I did the first casting at night and left it to dry until morning. I was happy that it didn't have holes but I didn't like the rough finish caused by bandage marks. I sanded it with high grit sandpaper, which unfortunately also left line marks – so I used my fingers and smooth paper instead. I wanted to even out the surface some more so tried to add a layer of slip. I placed the work on a tray and poured a diluted mixture of plaster over it – bad idea! It gathered around the eyes and other deep areas of the face and took away details, so I hosed it down and decided at that point that the first casting was done. Was time to leave it alone.
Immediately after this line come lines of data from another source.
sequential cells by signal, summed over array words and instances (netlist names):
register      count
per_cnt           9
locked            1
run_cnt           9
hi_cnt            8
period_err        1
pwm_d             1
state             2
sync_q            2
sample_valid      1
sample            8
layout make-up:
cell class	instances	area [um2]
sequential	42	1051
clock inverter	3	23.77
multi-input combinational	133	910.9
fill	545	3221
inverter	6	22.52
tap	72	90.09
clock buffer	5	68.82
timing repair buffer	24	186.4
==> config.mk <==
export PLATFORM = sky130hd
export DESIGN_NAME = mem_io_access_unit_flat
export DESIGN_NICKNAME = d
export VERILOG_FILES = /design/src/rtl/mem_io_access_unit_if.sv /design/src/rtl/mem_io_access_unit.sv /design/src/flat_wrapper.sv
export SDC_FILE = /design/constraint.sdc
export NUM_CORES = 1
export LEC_CHECK = 0
export ABC_AREA = 1
export BUFFER_PORTS_ARGS = -buffer_cell sky130_fd_sc_hd__buf_2
export CAP_MARGIN = 20
export CORE_AREA = 3 3 105 107
export CTS_BUF_LIST = sky130_fd_sc_hd__clkbuf_8
export DETAILED_ROUTE_END_ITERATION = 10
export DIE_AREA = 0 0 108 110
export PLACE_DENSITY = 0.85
export SYNTH_ARGS = -nofsm -noshare
export SYNTH_HDL_FRONTEND = slang
export SYNTH_SLANG_ARGS = --single-unit
==> constraint.sdc <==
create_clock -name clk -period 2.3 [get_ports clk]
set_input_delay 0.115 -clock clk [delete_from_list [all_inputs] [get_ports clk]]
set_output_delay 0.115 -clock clk [all_outputs]
set_load 0.1 [all_outputs]
===== src/rtl/key_pkg.sv =====
// rtl/key_pkg.sv - shared defaults and counter sizing for the key event unit
package key_pkg;

  localparam int DEB_CYCLES_DEF = 270_000;
  localparam int REP_DELAY_DEF  = 13_500_000;
  localparam int REP_PERIOD_DEF = 5_400_000;

  // Bits needed for a counter that must hold values 0..max_val.
  function automatic int cnt_w(input int max_val);
    return $clog2(max_val + 1);
  endfunction

endpackage


===== src/rtl/key_debounce.sv =====
// rtl/key_debounce.sv - one key: synchroniser, debounce, press and repeat pulses
// Auto-repeat is built only when KEY_AUTOREPEAT_EN is defined.
module key_debounce
  import key_pkg::*;
#(
  parameter int DEB_CYCLES = DEB_CYCLES_DEF,
  parameter int REP_DELAY  = REP_DELAY_DEF,
  parameter int REP_PERIOD = REP_PERIOD_DEF
) (
  input  logic iclk,
  input  logic irst,
  input  logic key_in,
  output logic level,
  output logic press
);

  localparam int DW = cnt_w(DEB_CYCLES);

  logic          sync1;
  logic          s;
  logic [DW-1:0] dc;
  logic          toggle;
  logic          rise;
  logic          rep;

  assign toggle = (s != level) && (dc == DW'(DEB_CYCLES - 1));
  assign rise   = toggle & ~level;

  always_ff @(posedge iclk or negedge irst) begin
    if (!irst) begin
      sync1 <= 1'b0;
      s     <= 1'b0;
      dc    <= '0;
      level <= 1'b0;
    end else begin
      sync1 <= key_in;
      s     <= sync1;
      if (s == level) begin
        dc <= '0;
      end else if (toggle) begin
        level <= ~level;
        dc    <= '0;
      end else begin
        dc <= dc + 1'b1;
      end
    end
  end

`ifdef KEY_AUTOREPEAT_EN
  localparam int RMAX = (REP_DELAY > REP_PERIOD) ? REP_DELAY : REP_PERIOD;
  localparam int RW   = cnt_w(RMAX);

  logic [RW-1:0] rc;
  logic [RW-1:0] rc_term;
  logic          rep_phase;
  logic          fall;

  assign fall    = toggle & level;
  // The first interval runs to REP_DELAY, every later one to REP_PERIOD.
  assign rc_term = rep_phase ? RW'(REP_PERIOD - 1) : RW'(REP_DELAY - 1);
  assign rep     = level & ~fall & (rc == rc_term);

  always_ff @(posedge iclk or negedge irst) begin
    if (!irst) begin
      rc        <= '0;
      rep_phase <= 1'b0;
    end else if (!level || fall) begin
      rc        <= '0;
      rep_phase <= 1'b0;
    end else if (rc == rc_term) begin
      rc        <= '0;
      rep_phase <= 1'b1;
    end else begin
      rc <= rc + 1'b1;
    end
  end
`else
  logic unused_rep_cfg;
  assign unused_rep_cfg = ^{32'(REP_DELAY), 32'(REP_PERIOD)};
  assign rep            = 1'b0;
`endif

  assign press = rise | rep;

endmodule


===== src/rtl/key_event_unit.sv =====
// rtl/key_event_unit.sv - debounced keys to a held valid/ack event register
// Optional auto-repeat per key via KEY_AUTOREPEAT_EN.
module key_event_unit
  import key_pkg::*;
#(
  parameter int W_KEY          = 5,
  parameter int DEB_CYCLES     = DEB_CYCLES_DEF,
  parameter int REP_DELAY      = REP_DELAY_DEF,
  parameter int REP_PERIOD     = REP_PERIOD_DEF,
  parameter int KEY_ACTIVE_LOW = 1
) (
  input  logic             iclk,
  input  logic             irst,
  input  logic [W_KEY-1:0] key_raw,
  output logic [W_KEY-1:0] key_level,
  output logic [W_KEY-1:0] key_evt,
  output logic             evt_valid,
  input  logic             evt_ack,
  output logic             evt_overrun
);

  logic [W_KEY-1:0] press;
  logic [W_KEY-1:0] kept;
  logic [W_KEY-1:0] evt_next;
  logic             ack_taken;

  assign ack_taken = evt_valid & evt_ack;
  assign kept      = key_evt & ~{W_KEY{ack_taken}};
  assign evt_next  = kept | press;

  for (genvar i = 0; i < W_KEY; i++) begin : g_key
    logic key_in;
    assign key_in = (KEY_ACTIVE_LOW != 0) ? ~key_raw[i] : key_raw[i];

    key_debounce #(
      .DEB_CYCLES (DEB_CYCLES),
      .REP_DELAY  (REP_DELAY),
      .REP_PERIOD (REP_PERIOD)
    ) u_deb (
      .iclk   (iclk),
      .irst   (irst),
      .key_in (key_in),
      .level  (key_level[i]),
      .press  (press[i])
    );
  end

  always_ff @(posedge iclk or negedge irst) begin
    if (!irst) begin
      key_evt     <= '0;
      evt_valid   <= 1'b0;
      evt_overrun <= 1'b0;
    end else begin
      key_evt   <= evt_next;
      evt_valid <= |evt_next;
      // A press landing on a bit that survives this cycle means one was lost.
      if (|(press & kept)) begin
        evt_overrun <= 1'b1;
      end
    end
  end

endmodule


===== config.mk =====
export PLATFORM = sky130hd
export DESIGN_NAME = key_event_unit
export DESIGN_NICKNAME = d
export VERILOG_FILES = /design/src/rtl/key_pkg.sv /design/src/rtl/key_debounce.sv /design/src/rtl/key_event_unit.sv
export SDC_FILE = /design/constraint.sdc
export NUM_CORES = 1
export LEC_CHECK = 0
export CAP_MARGIN = 15
export CORE_ASPECT_RATIO = 0.7
export CORE_MARGIN = 2
export CORE_UTILIZATION = 56
export DETAILED_ROUTE_END_ITERATION = 8
export PLACE_DENSITY_LB_ADDON = 0.3
export SLEW_MARGIN = 20
export SYNTH_ARGS = -nofsm -noshare
export SYNTH_HDL_FRONTEND = slang
export SYNTH_HIERARCHICAL = 1
export SYNTH_SLANG_ARGS = --single-unit

===== constraint.sdc =====
create_clock -name iclk -period 2.6 [get_ports iclk]
set_input_delay 0.52 -clock iclk [delete_from_list [all_inputs] [get_ports iclk]]
set_output_delay 0.52 -clock iclk [all_outputs]
set_load 0.02 [all_outputs]

---- After elaboration in Yosys (flattened, before gate mapping) ----
Index checks and enable logic that the tools add are counted.
word-level totals
  bits of input ports ..................... 8
  register bits ........................... 117
  logic and storage cells ................. 90
operators by class
  multiplexer cells ....................... 10
  reductions and logical operators ........ 12
  equal/unequal tests ..................... 15
  bitwise logic cells ..................... 25
  add/sub/neg operators ................... 5
operators with widths
  kind                     number
  $mux W19                 10
  $add A19 B1 Y19 const B  5
  $eq A19 B19 Y1 const B   5
  $not A1 Y1               15
  $and A5 B5 Y5            2
  $reduce_and A2 Y1        5
  $reduce_or A5 Y1         2
  $and A1 B1 Y1            6
  $eq A1 B1 Y1             5
  $logic_and A1 B1 Y1      5
  $ne A1 B1 Y1             5
  $not A5 Y5               1
  $or A5 B5 Y5             1

---- Longest topological paths before layout ----
  depth after elaboration ................. 5
  depth in mapped cells ................... 7

---- Cells and area by module ----
Netlist, hierarchy kept.
modules (own cells, without submodules)
  module          seq. area each (sq um)  cells each  times used  area each (sq um)
  key_debounce    550.5                   106         5           1136.1
  key_event_unit  175.2                   27          1           290.3

---- Worst setup path before layout ----
OpenSTA, ideal clock, no wires.
  kind .................................... reg2reg
  start point ............................. reg g_key[3].u_deb.dc[0]
  end point ............................... reg evt_overrun
  setup slack ............................. 0.804 ns
  data arrival time ....................... 1.719 ns
  stages on the path, launching flop included .. 8
  setup time .............................. 0.077 ns
  period minus slack after synthesis ...... 1.796 ns
  path buffers ............................ 0
  path through ............................ dfrtp_1 -> ha_1 -> nand4_4 -> nor3_1 -> nand4_1 -> nor3b_1 -> a222oi_1 -> a21oi_1
between the ends
  longest elaborated chain between the ends .. 5
RTL lines
  item                    RTL line              source
  start, declared         key_debounce.sv:21    logic [DW-1:0] dc;
  start signal, assigned  key_debounce.sv:44    dc <= dc + 1'b1;
  $eq A19 B19 Y1          key_debounce.sv:26    assign toggle = (s != level) && (dc == DW'(DEB_CYCLES - 1));
  $logic_and A1 B1 Y1     key_debounce.sv:26
  $and A1 B1 Y1           key_debounce.sv:27    assign rise = toggle & ~level;
  net press[3]            key_event_unit.sv:22  logic [W_KEY-1:0] press;
  $and A5 B5 Y5           key_event_unit.sv:57  if (|(press & kept)) begin
  $reduce_or A5 Y1        key_event_unit.sv:57
  end signal, assigned    key_event_unit.sv:52  evt_overrun <= 1'b0;
  end signal, assigned    key_event_unit.sv:58  evt_overrun <= 1'b1;
  end, declared           key_event_unit.sv:19  output logic evt_overrun
The timed path passes the listed nets, and every way through them passes these cells.
A chain may end at the register's enable or synchronous reset.

---- Worst setup path after layout ----
  start point ............................. reg g_key[1].u_deb.dc[0]
  end point ............................... reg evt_overrun
between the ends
  longest elaborated chain between the ends .. 5
RTL lines
  item                    RTL line
  start, declared         key_debounce.sv:21
  start signal, assigned  key_debounce.sv:44
  $eq A19 B19 Y1          key_debounce.sv:26
  $logic_and A1 B1 Y1     key_debounce.sv:26
  $and A1 B1 Y1           key_debounce.sv:27
  net press[1]            key_event_unit.sv:22
  $and A5 B5 Y5           key_event_unit.sv:57
  $reduce_or A5 Y1        key_event_unit.sv:57
The timed path passes the listed nets, and every way through them passes these cells.

==> results.tsv <==
stage	metric	value	unit
timing	hold_slack	87.46	ps
die	core-area	0.01036	mm²
setup_path	r2r-start	g_key[1].u_deb/dc[0]	
clock_tree	numClockSinks	117	
clock_tree	clk_pin_slew	60	ps
die	num_rows	31	
layout	regArea	0.002928	mm²
clock_tree	cts.root.buffer_cell	clkbuf_16	
setup_path	cpMaxStageDelayCell	nor3b_1	
outcome	status	finished clean	
synthesis	synth_fp_nets	570	
layout	layout_commonest_cell	dfrtp_1	
synthesis	synth_cell_types	31	
placed_design	place_area	0.006302	mm²
timing	hold_viol	0	
layout	layout_common_cells	117 x dfrtp_1, 97 x nor2_1, 51 x nand3_1	
job	maxCapViolCount	0	
synthesis	postSynthCellCount	557	
clock_tree	tritoncts	yes	
drt	drc	0	
placed_design	hpwl	8132	µm
timing	rsz0062_at_grt	false	
global_routing	grt_pass1_wl	20570	µm
die	die-area	0.01152	mm²
drt	avgRoutedWirePerCell	16.14	µm
layout	multi_input_area	0.002968	mm²
clock_tree	cts-buffers-inserted	17	
die	die_height	90.39	µm
drt	dr_total_vias	4433	
timing	finalSetupViolCount	0	
clock_tree	ctsHoldBuffers	0	
setup_path	endpoint_kind	register	
clock_tree	cts.htree.levels	4	
clock_tree	cts-resized-gates	0	
setup_path	worstPathArrival	2510	ps
clock_tree	post_cts_buffers	0	
timing	worstMarginPinSlew	779.4	ps
setup_path	critPathMaxStageDelay	450	ps
global_routing	grt.overflow.total	0	
synthesis	synthArstFlopShare	100.0	%
power_and_ir_drop	power	4.420	mW
synthesis	synth-compound-area-share	5.427	%
placed_design	port_buffers	19	
layout	diodes	0	
synthesis	synth_ff_type	dfrtp_1	
power_and_ir_drop	vdd.ir_drop.worst	559.7	µV
synthesis	synth_edf_count	0	
drt	ant_nets	0	
clock_tree	clock_latency	410	ps
layout	fillers	782	
timing	post-route-period-util	83.73	%
global_routing	track_usage	22.67	%
placed_design	gp_congestion	0.8786	
power_and_ir_drop	powerDensity	638.4	mW/mm²
layout	fin_cells	738	
clock_tree	cts_buffer_depth	2	
timing	tns	0	ps
setup_path	startpoint_type	register	
synthesis	yosys.area_share.simple	31.29	%
drt	firstDrtPassIters	5	
synthesis	ys_ff_latch	117	
setup_path	r2r_slack	420	ps
drt	wl	11910	µm
synthesis	synth_area_leaders	dfrtp_1 49%, nor2_1 6.1%, xor2_1 5.9%	
die	dieWidth	127.4	µm
setup_path	r2r-end	evt_overrun	
global_routing	grt_max_degree	43	
timing	fmaxAchievable	459.4	MHz
timing	timing.final.crit_period	2177	ps
global_routing	grt_pass1_vias	4166	
synthesis	synth-warning-count	6	
timing	skew	10.90	ps
layout	num-nets-final	606	
min_path	hp-class	in2async	
timing	slew_viol_final	0	
synthesis	yosysTopAreaCell	dfrtp_1	
drt	drtIter0Drc	362	
layout	finish.instance_area	0.006924	mm²
synthesis	avgSynthCellArea	10.72	µm²
synthesis	synth_xor_area_share	11.00	%
setup_path	worstPathRequired	2930	ps
setup_path	cp_max_fo	5	
power_and_ir_drop	power.leakage	2.889	nW
drt	viasPerCell	6.007	
synthesis	netlist_area	0.005971	mm²
die	initial_core_util	57.65	%
synthesis	synth_top_family_by_area	simple AND/OR/NAND/NOR gates	
setup_path	crit_type	reg2reg	
synthesis	synth_mux_area_share	0.9430	%
placed_design	dp_cells	706	
timing	relSlewSlack	48.04	%
setup_path	reg2reg_depth	7	
synthesis	yosysSeqAreaShare	49.04	%
die	io_pins	20	
synthesis	synth_top_area_share	49.04	%
setup_path	path_cells	ha_1, nand4_4, nor3_1, nand4_1, nor3b_1, a221oi_1, a21oi_1	
global_routing	antenna_found_initial	0	
layout	area_growth	15.97	%
synthesis	synth_fa_ha_area_share	1.048	%
layout	drive_above_1_share	12.38	%
[critical path: cells and delay by family (launching register included)]
| family | cells | cell delay, ps |
|---|---|---|
| AO/OA/AOI/OAI | 2 | 330 |
| adder cells (fa/ha/maj) | 1 | 310 |
| flip-flops | 1 | 420 |
| AND/OR/NAND/NOR | 4 | 1030 |
[power breakdown]
part           internal [mW]  leakage (nW)  total, mW  switching [mW]
Sequential              1.85          1.59       1.88          0.0347
Clock                   1.63         0.302       2.42           0.788
Combinational         0.0399         0.992      0.120          0.0801
[layout make-up]
type                            instances  share of cell area, %
Tap cell                              132                  2.385
Timing Repair Buffer                   22                  3.216
Clock inverter                          8                  1.735
Multi-Input combinational cell        430                  42.86
Inverter                                5                 0.2711
Clock buffer                           24                  7.246
Sequential cell                       117                  42.28
[cell usage after synthesis, types with 4 or more instances]
cell type	instances
o31ai_4	5
nand2_1	26
ha_1	5
nor2_1	97
and4_1	10
nor3b_1	5
nand4_1	35
o21ai_0	15
and3_1	5
mux2_2	5
a21o_1	4
nor4b_4	5
and4_4	10
nand4_4	10
nor4_1	15
xor2_1	40
inv_1	5
or3_1	15
nor3_1	6
dfrtp_1	117
a21oi_1	16
and2_1	5
nor4b_2	5
nand3_1	51
xnor2_1	35
buf_6	5
[worst max path at each step]
stage	startpoint	depth (start not counted)	end
after floorplan	g_key[3].u_deb/dc[0]	7	evt_overrun
after global placement	g_key[1].u_deb/dc[0]	7	evt_overrun
after detailed placement	g_key[1].u_deb/dc[0]	7	evt_overrun
after CTS	g_key[1].u_deb/dc[0]	7	evt_overrun
after global routing	g_key[1].u_deb/dc[0]	7	evt_overrun
final	g_key[1].u_deb/dc[0]	7	evt_overrun
[layer usage]
metal,up-vias,track usage (%),share of wire (%)
met4,0,8.883,2.0
li1,2108,-,-
met3,20,7.109,4.0
met2,86,31.77,45
met1,2219,32.79,49
met5,-,0,0
[sequential cells by signal, summed over array words and instances, names as in the netlist]
signal / cells
evt_valid: 1
g_key.u_deb/sync1: 5
g_key.u_deb/level: 5
evt_overrun: 1
key_evt: 5
g_key.u_deb/s: 5
g_key.u_deb/dc: 95
[metrics by stage]
stage | utilization, % | worst slack, ps
final | 66.86 | 423.1
after detailed placement | 60.86 | 436.5
after global placement | 60.86 | 557.2
after global routing | 66.86 | 135.2
after floorplan | - | 803.6
after CTS | 66.86 | 417.0
[cell families (layout without fill, tap and decap cells)]
group / count (synthesis) / after routing
mux: 5 / 5
xor+xnor: 75 / 75
simple gates: 301 / 301
compound gates: 44 / 44
flops: 117 / 117
buf+inv: 10 / 59
fa+ha+maj: 5 / 5
Note: power is estimated with default switching activity, not from simulation.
I intended to compose the face in a sleeping position, so I looked for a block of wood to rest it on. I applied a layer of slip on the wood, which ended up looking like a white chocolate-covered block

of cake! The mold was also still alive, so I did a second casting, this time attaching a GI wire at the back so I could hang it.

Textual Documentation


From watching the demonstration, the molding process seemed simple enough to follow, and it was. Some classmates were worried about getting claustrophobia, but my main concern was getting allergies from the plaster. Was glad for no reactions, save for facial hairs getting pulled out with the mold (instant mud spa!). Casting was a bit trickier because I wanted to make multiple castings and defy the one-use feature of a waste mold. I should've put more plaster in the neck area – my first attempt was too thin and gave me no choice but to destroy the neck part of the mold.

Lessons learned: • • Reinforcing the mold with cheesecloth works! More cheesecloth layers would strengthen the mold and maybe allow for more castings. Future experiment: try making a papier mache mold based on the plaster mold, then seal with emulsion. Use this to create multiple casts, or even more molds.


CONCLUSION Working with three-dimensional forms has opened me up to the world of in-the-round – appreciating art from different viewpoints. This is a vital mindset to cultivate as an artist, even if one decides to pursue the path of flat or decorative art, because it reminds us to always think of the viewer or receiver of our art: they are varied and their interpretation of our art is always based on their context. Documentation and presentation are also vital lessons learned this first semester, and I hope to develop them as healthy habits in the creative process.